----- Data for analysis -----

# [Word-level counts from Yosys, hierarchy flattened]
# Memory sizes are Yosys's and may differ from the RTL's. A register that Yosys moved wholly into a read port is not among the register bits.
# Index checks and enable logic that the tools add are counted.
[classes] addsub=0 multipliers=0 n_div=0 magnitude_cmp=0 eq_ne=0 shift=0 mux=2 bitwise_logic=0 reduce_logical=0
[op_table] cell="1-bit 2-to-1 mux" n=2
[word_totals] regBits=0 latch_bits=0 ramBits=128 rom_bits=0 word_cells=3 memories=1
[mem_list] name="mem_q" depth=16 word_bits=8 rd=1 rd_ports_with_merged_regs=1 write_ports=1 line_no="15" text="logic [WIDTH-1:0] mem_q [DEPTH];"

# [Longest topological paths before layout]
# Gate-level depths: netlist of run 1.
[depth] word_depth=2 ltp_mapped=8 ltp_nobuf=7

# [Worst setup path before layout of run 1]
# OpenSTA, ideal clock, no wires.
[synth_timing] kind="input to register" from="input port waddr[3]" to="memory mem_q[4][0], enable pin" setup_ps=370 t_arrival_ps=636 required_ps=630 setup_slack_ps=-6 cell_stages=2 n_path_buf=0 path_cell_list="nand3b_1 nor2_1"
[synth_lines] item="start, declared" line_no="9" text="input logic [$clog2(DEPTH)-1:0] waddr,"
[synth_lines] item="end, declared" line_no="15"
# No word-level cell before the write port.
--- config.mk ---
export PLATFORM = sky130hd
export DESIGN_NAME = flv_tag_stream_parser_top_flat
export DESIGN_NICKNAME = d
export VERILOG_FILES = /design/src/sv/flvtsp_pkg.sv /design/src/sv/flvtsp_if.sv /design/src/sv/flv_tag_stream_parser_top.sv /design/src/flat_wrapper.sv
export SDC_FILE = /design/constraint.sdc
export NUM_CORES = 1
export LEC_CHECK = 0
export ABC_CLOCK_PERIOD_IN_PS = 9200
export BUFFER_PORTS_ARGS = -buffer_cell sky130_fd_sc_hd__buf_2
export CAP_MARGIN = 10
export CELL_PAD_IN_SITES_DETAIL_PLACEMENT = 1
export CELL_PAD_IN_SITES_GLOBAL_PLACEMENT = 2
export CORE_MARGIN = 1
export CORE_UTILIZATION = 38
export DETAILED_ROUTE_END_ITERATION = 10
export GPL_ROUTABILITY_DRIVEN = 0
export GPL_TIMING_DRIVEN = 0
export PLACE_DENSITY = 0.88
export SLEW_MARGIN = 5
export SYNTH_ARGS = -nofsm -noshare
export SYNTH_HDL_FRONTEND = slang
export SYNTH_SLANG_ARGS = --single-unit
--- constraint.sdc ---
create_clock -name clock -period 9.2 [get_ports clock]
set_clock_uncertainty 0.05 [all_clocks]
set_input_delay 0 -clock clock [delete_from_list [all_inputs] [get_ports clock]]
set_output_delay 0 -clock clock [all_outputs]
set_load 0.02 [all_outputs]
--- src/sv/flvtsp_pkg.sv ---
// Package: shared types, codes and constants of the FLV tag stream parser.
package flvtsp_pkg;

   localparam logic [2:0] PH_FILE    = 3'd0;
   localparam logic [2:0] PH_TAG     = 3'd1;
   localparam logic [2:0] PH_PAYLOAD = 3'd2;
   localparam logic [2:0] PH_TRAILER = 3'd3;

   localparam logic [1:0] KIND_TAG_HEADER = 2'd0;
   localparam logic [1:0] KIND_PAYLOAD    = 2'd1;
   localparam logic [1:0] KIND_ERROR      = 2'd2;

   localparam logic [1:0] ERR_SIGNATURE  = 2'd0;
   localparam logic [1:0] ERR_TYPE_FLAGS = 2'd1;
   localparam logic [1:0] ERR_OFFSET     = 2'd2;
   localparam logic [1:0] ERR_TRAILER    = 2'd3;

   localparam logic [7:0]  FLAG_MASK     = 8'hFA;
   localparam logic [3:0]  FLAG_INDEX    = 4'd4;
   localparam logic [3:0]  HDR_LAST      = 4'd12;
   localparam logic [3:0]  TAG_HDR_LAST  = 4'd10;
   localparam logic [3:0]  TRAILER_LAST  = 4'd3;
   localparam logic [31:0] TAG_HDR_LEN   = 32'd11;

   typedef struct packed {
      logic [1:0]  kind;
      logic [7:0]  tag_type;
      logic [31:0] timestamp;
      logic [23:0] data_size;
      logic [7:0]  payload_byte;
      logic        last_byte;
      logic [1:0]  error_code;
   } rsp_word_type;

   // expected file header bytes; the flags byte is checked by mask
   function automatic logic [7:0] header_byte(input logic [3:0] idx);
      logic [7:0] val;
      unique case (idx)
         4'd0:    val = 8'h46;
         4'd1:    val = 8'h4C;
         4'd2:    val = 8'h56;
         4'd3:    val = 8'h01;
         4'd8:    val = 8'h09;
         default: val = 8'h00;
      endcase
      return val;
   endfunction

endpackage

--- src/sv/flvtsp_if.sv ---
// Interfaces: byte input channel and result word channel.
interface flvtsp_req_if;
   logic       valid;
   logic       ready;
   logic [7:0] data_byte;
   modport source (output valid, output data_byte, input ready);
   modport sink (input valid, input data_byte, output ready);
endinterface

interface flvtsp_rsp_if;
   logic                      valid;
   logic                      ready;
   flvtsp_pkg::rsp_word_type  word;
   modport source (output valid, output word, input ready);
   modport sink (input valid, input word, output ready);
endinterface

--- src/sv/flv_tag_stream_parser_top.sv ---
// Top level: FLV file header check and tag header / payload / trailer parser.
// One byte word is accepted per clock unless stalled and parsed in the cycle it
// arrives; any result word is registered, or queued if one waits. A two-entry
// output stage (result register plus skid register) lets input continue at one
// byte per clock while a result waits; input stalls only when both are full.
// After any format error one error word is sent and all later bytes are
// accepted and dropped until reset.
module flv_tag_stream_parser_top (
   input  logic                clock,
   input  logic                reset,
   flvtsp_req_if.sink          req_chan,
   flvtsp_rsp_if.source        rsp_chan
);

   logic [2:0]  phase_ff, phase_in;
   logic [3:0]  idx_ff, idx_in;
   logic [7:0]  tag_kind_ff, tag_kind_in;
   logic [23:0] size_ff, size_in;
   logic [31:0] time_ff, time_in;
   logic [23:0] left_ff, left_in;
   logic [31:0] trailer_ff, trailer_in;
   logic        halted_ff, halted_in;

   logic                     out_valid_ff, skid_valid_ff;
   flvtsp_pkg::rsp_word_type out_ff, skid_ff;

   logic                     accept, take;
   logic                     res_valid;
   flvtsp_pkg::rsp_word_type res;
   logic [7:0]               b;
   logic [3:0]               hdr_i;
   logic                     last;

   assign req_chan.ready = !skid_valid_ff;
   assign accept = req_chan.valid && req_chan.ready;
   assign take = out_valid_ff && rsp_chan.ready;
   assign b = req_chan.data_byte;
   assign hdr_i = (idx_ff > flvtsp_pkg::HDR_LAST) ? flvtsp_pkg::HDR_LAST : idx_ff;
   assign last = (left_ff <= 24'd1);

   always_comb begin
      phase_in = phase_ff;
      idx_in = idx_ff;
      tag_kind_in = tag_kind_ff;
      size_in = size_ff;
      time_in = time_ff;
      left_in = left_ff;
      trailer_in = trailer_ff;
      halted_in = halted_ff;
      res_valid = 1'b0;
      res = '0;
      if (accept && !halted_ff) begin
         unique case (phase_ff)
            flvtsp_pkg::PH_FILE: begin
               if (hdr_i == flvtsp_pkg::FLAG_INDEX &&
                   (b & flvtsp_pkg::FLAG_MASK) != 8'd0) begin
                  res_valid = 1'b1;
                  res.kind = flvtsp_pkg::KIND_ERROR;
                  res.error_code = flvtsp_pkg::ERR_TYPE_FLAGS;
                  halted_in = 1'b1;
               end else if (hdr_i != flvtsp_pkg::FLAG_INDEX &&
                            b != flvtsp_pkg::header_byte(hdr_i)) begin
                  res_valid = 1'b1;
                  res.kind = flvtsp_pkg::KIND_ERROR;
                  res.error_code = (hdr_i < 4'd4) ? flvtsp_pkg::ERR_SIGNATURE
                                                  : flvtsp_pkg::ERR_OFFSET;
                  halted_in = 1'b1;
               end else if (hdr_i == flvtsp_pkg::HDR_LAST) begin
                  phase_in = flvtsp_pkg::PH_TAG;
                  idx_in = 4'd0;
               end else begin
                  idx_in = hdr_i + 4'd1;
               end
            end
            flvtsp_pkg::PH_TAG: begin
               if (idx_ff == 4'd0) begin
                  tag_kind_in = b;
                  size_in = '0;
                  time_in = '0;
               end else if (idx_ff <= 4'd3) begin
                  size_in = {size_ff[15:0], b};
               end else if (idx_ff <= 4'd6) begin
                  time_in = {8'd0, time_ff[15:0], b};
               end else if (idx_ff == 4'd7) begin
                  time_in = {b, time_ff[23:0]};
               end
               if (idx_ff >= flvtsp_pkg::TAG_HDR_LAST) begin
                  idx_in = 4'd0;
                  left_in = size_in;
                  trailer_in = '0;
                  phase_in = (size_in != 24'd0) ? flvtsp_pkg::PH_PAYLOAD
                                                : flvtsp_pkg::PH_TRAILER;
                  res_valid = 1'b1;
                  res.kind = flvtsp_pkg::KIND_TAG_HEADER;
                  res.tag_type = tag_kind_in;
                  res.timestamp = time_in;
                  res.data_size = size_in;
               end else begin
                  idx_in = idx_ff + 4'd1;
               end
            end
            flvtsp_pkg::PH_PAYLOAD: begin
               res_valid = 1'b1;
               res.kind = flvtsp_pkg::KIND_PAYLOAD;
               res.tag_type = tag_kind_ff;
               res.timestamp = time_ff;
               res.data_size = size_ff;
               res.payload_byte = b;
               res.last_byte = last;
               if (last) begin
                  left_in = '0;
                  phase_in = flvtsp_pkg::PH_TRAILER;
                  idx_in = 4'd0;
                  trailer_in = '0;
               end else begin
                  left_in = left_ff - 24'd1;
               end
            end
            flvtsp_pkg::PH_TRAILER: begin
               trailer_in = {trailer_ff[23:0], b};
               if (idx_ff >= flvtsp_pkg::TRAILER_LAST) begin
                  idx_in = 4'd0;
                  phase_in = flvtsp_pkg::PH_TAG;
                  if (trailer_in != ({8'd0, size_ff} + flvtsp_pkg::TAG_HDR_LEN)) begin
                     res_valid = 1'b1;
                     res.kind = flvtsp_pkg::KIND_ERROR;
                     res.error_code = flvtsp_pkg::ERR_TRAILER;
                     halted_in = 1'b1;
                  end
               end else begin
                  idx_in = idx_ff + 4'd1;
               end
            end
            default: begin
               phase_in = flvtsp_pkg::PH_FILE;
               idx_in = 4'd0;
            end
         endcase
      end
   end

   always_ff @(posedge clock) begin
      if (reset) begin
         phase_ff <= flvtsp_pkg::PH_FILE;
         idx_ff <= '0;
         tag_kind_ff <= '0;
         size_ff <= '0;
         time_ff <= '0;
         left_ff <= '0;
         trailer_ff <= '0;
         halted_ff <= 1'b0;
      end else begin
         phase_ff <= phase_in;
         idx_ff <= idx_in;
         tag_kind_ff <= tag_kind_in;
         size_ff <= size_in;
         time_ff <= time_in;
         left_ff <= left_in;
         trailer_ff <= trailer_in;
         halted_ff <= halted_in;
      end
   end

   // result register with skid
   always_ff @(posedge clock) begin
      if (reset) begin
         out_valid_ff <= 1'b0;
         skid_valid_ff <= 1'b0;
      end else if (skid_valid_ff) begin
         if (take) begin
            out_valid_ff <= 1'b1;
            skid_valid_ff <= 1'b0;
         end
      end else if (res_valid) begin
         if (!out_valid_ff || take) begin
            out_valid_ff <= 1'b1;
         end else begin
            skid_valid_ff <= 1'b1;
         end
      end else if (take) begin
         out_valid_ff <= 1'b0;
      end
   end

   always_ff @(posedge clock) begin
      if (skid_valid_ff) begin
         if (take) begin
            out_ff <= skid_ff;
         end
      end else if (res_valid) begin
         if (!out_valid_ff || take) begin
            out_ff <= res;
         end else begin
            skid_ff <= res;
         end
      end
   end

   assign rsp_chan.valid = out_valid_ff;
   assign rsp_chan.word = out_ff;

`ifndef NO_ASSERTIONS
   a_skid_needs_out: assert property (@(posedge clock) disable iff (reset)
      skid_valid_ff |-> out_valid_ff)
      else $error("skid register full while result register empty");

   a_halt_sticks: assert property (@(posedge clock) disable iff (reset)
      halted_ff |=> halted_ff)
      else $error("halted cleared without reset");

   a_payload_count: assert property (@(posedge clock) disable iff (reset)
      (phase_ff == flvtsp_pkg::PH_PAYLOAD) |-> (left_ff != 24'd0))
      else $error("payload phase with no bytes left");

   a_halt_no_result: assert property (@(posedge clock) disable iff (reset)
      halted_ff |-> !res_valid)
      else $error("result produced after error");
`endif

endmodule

-----

§ Directions for this task
Exactly the lines from the start of the entries through the one bearing "[word_totals] regBits=0 latch_bits=0" are to be output, with both ends included.

§ Reply
# [Word-level counts from Yosys, hierarchy flattened]
# Memory sizes are Yosys's and may differ from the RTL's. A register that Yosys moved wholly into a read port is not among the register bits.
# Index checks and enable logic that the tools add are counted.
[classes] addsub=0 multipliers=0 n_div=0 magnitude_cmp=0 eq_ne=0 shift=0 mux=2 bitwise_logic=0 reduce_logical=0
[op_table] cell="1-bit 2-to-1 mux" n=2
[word_totals] regBits=0 latch_bits=0 ramBits=128 rom_bits=0 word_cells=3 memories=1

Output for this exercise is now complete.